[Saved entries]
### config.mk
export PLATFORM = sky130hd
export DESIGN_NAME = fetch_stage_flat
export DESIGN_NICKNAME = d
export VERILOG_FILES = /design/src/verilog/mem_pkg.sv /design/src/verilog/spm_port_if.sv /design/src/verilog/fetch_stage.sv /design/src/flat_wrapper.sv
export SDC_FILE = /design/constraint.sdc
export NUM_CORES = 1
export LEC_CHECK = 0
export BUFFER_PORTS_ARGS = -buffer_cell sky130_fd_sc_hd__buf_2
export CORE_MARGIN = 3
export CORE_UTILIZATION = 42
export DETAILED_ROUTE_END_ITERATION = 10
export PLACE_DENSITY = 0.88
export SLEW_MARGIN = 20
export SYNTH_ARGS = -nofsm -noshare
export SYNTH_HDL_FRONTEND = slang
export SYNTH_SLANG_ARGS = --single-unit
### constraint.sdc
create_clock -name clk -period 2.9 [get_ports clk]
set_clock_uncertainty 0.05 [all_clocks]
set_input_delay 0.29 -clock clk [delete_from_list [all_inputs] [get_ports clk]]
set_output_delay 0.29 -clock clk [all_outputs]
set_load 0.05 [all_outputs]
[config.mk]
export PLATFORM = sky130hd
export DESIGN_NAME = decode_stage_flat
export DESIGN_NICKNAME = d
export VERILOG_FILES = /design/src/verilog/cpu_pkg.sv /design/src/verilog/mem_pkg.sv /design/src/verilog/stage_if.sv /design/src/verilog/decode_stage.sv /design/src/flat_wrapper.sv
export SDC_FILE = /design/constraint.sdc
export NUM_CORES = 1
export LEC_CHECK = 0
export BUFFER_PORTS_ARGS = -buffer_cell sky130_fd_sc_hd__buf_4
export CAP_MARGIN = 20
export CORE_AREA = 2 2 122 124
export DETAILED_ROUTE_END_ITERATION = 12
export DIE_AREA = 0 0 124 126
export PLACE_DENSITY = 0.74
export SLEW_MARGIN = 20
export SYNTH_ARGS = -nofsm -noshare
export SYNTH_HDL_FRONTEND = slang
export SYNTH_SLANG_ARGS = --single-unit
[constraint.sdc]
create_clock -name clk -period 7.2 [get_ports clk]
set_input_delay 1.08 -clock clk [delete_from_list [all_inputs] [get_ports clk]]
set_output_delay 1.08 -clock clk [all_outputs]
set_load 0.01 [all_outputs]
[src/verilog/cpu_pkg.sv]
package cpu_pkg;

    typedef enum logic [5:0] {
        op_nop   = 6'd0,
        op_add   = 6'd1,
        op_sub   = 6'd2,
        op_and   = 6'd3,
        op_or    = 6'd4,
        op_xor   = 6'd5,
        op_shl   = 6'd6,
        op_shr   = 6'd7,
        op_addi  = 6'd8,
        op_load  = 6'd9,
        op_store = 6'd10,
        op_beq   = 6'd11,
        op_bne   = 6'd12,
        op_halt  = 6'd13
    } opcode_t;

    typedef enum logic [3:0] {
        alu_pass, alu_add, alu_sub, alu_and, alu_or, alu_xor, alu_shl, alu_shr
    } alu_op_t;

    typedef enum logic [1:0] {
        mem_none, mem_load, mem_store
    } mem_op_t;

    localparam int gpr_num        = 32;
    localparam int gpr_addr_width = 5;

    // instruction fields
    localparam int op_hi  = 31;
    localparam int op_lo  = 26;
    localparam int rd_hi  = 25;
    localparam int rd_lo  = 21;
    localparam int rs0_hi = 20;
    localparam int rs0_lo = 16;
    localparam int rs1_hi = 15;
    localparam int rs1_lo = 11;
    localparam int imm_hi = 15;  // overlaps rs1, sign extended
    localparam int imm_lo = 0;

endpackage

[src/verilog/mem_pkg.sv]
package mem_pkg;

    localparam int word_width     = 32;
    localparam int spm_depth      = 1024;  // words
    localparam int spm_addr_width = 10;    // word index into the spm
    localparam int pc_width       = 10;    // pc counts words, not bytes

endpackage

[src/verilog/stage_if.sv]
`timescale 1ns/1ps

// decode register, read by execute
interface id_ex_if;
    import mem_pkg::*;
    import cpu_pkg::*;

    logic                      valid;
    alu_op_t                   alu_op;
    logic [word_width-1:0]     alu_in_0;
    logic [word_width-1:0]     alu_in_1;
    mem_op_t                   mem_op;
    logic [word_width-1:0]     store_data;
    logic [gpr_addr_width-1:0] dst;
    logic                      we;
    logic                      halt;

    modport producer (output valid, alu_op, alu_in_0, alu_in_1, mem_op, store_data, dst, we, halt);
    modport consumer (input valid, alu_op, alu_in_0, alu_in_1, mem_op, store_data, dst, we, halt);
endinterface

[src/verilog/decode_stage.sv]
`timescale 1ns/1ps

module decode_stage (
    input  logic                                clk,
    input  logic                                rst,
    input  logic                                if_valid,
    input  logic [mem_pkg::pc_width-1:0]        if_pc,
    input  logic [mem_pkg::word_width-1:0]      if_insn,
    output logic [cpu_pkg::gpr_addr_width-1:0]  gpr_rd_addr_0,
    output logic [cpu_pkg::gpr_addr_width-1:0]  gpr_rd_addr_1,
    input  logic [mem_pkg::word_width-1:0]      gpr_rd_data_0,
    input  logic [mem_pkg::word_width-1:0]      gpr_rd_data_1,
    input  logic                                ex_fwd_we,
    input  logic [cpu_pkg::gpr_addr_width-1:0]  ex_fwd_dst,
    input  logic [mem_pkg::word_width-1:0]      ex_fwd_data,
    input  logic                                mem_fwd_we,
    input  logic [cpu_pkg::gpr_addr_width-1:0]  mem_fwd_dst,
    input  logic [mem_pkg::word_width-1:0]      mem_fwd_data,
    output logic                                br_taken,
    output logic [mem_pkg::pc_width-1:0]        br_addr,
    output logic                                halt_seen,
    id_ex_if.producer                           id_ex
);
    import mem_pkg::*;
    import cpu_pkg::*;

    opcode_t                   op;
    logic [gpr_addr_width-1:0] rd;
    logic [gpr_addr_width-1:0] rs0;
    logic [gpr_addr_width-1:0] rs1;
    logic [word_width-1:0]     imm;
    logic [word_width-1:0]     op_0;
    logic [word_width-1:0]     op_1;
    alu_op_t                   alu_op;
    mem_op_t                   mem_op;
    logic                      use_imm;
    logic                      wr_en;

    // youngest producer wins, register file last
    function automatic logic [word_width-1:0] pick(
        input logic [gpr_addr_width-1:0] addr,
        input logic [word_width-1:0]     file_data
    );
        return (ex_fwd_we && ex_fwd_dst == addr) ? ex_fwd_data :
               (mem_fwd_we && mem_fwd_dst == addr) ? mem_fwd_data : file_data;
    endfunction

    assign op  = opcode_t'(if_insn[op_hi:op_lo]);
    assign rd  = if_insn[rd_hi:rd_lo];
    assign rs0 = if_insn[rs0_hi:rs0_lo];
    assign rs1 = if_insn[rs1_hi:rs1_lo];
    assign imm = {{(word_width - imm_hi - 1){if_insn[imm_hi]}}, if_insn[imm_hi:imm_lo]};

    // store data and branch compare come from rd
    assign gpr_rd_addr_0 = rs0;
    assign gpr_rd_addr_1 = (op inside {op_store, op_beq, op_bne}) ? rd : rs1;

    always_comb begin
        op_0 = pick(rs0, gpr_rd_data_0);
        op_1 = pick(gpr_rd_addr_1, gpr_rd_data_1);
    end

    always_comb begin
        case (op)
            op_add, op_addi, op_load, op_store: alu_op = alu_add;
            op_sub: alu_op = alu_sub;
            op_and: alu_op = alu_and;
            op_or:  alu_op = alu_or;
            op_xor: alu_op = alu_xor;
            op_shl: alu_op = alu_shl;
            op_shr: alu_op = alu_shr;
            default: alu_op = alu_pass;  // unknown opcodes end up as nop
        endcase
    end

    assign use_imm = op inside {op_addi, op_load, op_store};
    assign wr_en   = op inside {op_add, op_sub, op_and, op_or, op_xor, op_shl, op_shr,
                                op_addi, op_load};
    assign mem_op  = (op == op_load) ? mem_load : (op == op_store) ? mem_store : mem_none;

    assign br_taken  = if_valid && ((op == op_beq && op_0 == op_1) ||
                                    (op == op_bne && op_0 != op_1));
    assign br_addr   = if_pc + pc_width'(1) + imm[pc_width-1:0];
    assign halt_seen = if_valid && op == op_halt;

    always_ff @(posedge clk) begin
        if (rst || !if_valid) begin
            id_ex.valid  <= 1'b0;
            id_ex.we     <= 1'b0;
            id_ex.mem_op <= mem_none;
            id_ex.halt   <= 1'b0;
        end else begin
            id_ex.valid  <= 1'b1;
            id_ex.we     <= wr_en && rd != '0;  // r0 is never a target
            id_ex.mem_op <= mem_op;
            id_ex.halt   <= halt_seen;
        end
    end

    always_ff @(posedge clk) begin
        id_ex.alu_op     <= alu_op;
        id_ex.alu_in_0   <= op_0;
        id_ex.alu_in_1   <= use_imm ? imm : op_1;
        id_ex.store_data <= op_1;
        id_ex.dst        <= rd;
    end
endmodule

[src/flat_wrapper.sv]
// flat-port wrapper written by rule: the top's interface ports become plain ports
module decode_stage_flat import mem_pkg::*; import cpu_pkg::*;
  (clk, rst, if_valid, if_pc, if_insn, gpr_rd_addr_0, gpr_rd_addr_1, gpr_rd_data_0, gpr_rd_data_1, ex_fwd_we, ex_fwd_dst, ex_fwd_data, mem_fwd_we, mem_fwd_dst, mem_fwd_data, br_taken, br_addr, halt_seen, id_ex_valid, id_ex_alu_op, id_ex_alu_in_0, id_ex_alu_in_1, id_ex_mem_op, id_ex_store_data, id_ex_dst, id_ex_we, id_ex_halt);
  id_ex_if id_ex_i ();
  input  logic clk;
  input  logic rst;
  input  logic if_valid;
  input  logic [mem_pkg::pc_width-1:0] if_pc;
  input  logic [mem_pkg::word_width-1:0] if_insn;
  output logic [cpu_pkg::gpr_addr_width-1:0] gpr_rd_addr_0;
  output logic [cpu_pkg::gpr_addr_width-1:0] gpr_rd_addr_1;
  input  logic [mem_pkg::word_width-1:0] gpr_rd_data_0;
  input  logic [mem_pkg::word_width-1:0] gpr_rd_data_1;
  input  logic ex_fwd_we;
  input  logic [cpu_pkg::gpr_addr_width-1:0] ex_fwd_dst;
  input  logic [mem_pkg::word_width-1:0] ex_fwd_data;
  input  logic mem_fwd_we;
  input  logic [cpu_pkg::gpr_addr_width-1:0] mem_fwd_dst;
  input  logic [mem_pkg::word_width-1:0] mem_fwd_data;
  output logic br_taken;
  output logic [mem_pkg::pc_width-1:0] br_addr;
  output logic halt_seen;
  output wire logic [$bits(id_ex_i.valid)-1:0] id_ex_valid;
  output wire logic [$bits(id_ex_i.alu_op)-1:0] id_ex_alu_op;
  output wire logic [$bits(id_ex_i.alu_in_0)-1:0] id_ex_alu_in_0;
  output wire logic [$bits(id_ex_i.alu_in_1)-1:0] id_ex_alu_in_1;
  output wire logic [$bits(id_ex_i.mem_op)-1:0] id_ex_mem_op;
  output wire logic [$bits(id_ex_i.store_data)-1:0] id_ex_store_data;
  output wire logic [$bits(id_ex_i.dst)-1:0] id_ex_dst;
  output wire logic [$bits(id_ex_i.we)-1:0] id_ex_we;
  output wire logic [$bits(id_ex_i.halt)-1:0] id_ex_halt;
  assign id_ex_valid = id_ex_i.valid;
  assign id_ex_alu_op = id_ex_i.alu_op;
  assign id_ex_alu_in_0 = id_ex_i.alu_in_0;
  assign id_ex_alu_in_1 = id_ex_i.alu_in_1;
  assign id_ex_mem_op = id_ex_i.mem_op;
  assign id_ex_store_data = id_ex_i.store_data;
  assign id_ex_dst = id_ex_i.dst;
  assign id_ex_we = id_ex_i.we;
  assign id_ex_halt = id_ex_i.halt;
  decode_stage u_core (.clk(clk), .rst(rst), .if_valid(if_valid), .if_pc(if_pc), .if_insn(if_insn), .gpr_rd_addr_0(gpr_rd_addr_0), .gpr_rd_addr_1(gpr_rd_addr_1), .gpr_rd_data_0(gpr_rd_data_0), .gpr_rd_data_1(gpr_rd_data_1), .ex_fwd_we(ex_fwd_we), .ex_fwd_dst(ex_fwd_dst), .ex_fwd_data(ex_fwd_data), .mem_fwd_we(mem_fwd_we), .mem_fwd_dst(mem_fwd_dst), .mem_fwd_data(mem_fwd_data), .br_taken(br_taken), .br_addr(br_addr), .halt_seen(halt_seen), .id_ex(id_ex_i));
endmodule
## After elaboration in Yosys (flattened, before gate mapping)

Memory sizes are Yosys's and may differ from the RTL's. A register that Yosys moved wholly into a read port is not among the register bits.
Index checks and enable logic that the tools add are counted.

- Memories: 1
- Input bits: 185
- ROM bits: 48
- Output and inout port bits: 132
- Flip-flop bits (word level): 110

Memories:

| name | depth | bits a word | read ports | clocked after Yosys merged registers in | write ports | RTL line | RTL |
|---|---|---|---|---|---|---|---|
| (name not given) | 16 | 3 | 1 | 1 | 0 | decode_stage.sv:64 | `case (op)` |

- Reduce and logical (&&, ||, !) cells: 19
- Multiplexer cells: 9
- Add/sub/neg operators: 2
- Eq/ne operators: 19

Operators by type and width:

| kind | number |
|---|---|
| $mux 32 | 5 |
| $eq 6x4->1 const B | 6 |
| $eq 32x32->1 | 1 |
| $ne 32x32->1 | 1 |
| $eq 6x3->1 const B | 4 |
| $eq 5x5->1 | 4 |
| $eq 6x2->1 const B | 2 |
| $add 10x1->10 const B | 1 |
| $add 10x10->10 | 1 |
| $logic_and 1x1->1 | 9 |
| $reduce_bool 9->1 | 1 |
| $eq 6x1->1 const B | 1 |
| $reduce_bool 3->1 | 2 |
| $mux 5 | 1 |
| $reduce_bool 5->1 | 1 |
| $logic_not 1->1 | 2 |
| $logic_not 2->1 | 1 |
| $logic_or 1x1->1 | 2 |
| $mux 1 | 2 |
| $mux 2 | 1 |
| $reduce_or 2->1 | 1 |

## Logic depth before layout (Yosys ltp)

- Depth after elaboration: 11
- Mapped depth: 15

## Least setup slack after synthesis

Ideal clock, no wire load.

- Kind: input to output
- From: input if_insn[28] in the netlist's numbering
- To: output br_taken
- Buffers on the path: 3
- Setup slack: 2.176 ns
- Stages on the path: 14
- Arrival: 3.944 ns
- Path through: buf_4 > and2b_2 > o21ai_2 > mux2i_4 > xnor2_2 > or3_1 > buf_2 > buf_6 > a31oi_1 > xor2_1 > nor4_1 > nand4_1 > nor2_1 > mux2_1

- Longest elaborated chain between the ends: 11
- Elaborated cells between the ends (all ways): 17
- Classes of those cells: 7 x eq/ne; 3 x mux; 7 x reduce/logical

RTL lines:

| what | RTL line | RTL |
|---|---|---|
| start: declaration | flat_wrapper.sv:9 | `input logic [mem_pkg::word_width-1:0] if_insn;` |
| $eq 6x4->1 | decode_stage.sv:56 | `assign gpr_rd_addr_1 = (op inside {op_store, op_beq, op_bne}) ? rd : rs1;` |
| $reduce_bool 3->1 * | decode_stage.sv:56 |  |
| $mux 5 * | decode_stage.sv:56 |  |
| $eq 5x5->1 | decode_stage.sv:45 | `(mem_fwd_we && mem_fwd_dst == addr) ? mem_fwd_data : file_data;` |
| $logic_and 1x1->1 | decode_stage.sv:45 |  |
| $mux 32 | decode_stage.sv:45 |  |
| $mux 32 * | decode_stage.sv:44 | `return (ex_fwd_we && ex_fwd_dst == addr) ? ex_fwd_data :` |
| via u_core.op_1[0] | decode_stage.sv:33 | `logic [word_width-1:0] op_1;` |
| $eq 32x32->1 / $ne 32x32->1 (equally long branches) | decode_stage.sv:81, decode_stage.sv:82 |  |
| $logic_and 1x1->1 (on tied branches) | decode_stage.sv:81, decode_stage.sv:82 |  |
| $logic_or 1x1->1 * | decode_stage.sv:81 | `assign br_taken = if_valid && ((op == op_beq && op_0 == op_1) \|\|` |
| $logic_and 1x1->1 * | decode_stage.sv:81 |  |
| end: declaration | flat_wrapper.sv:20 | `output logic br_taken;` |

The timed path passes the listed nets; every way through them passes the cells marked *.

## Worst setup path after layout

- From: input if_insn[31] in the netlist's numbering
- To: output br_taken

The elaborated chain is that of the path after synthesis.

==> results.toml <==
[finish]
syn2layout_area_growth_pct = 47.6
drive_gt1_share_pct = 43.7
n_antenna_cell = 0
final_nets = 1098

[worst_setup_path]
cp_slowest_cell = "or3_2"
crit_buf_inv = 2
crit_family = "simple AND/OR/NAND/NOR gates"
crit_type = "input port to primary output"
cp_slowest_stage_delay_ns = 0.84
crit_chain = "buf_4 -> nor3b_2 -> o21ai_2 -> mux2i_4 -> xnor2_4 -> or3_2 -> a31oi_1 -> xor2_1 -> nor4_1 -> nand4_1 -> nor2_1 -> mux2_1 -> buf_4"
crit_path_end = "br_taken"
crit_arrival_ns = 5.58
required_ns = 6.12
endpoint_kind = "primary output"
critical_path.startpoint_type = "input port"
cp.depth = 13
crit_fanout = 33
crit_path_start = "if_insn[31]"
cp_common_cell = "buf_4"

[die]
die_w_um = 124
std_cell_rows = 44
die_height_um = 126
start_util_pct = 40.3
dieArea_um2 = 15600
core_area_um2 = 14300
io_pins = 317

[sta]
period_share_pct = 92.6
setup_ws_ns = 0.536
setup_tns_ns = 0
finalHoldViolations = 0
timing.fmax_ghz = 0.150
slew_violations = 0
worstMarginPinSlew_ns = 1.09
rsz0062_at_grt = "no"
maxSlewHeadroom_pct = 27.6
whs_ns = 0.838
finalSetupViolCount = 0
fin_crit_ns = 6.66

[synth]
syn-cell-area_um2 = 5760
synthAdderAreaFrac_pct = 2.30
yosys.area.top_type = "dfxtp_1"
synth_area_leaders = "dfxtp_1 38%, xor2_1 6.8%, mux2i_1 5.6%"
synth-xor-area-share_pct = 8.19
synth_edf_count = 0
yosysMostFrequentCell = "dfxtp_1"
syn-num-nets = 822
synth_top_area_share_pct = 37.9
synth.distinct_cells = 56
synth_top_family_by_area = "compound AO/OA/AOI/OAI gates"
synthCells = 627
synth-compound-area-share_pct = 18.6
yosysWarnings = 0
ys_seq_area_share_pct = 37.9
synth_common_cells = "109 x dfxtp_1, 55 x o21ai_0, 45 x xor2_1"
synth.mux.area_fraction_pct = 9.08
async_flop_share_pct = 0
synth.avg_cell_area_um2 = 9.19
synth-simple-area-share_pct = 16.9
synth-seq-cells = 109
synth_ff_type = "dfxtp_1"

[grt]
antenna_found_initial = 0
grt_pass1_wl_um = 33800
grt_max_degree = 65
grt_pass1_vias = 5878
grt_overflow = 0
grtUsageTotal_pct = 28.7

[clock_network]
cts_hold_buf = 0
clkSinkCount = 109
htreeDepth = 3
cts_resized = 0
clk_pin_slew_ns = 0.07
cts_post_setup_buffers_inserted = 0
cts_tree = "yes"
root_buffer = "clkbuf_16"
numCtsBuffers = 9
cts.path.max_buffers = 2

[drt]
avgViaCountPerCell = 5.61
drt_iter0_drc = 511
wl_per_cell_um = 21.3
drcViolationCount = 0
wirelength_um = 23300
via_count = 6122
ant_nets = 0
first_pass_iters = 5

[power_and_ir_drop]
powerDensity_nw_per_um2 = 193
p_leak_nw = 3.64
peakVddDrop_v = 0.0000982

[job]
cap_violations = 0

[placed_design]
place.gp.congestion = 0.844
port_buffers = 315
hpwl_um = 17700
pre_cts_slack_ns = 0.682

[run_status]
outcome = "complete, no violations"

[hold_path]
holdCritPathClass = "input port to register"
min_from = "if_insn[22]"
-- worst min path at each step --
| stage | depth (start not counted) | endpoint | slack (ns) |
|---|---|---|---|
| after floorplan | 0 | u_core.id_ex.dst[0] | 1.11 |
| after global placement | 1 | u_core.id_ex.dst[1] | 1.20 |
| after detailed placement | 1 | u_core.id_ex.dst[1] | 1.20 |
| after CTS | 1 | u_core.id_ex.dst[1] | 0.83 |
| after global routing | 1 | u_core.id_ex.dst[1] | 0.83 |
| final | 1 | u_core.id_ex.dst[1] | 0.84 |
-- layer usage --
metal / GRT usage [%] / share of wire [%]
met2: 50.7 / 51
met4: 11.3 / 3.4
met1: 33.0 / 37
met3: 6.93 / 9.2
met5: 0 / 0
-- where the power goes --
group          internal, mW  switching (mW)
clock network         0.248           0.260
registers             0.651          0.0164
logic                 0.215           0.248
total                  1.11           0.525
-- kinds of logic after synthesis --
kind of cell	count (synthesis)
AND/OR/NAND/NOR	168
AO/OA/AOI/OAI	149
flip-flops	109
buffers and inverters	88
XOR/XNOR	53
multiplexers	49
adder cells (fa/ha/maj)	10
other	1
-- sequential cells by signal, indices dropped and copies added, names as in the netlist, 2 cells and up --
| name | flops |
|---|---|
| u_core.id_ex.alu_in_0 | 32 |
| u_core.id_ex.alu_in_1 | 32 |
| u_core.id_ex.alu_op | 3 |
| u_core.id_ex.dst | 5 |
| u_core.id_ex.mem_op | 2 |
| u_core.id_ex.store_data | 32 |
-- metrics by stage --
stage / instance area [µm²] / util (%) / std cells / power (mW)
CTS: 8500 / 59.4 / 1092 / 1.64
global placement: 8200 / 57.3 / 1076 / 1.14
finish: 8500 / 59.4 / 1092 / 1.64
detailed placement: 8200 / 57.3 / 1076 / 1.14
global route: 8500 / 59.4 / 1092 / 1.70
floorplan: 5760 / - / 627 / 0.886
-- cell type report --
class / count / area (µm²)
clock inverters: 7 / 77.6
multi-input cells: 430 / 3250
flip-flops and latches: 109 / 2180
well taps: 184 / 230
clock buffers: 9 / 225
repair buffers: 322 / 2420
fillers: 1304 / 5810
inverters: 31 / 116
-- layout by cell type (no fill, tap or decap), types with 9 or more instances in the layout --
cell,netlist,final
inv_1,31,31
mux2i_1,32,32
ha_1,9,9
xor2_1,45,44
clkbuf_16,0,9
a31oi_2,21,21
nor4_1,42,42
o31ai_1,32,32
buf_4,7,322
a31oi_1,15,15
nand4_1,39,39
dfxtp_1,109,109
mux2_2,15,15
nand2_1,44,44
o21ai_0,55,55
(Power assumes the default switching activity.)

=== WHAT IS BEING ASKED ===
The required output is the stretch of entries above from the line containing "- Kind: input to output" through the line containing "- Arrival: 3.944 ns", reproduced exactly.

=== EXPECTED ANSWER ===
- Kind: input to output
- From: input if_insn[28] in the netlist's numbering
- To: output br_taken
- Buffers on the path: 3
- Setup slack: 2.176 ns
- Stages on the path: 14
- Arrival: 3.944 ns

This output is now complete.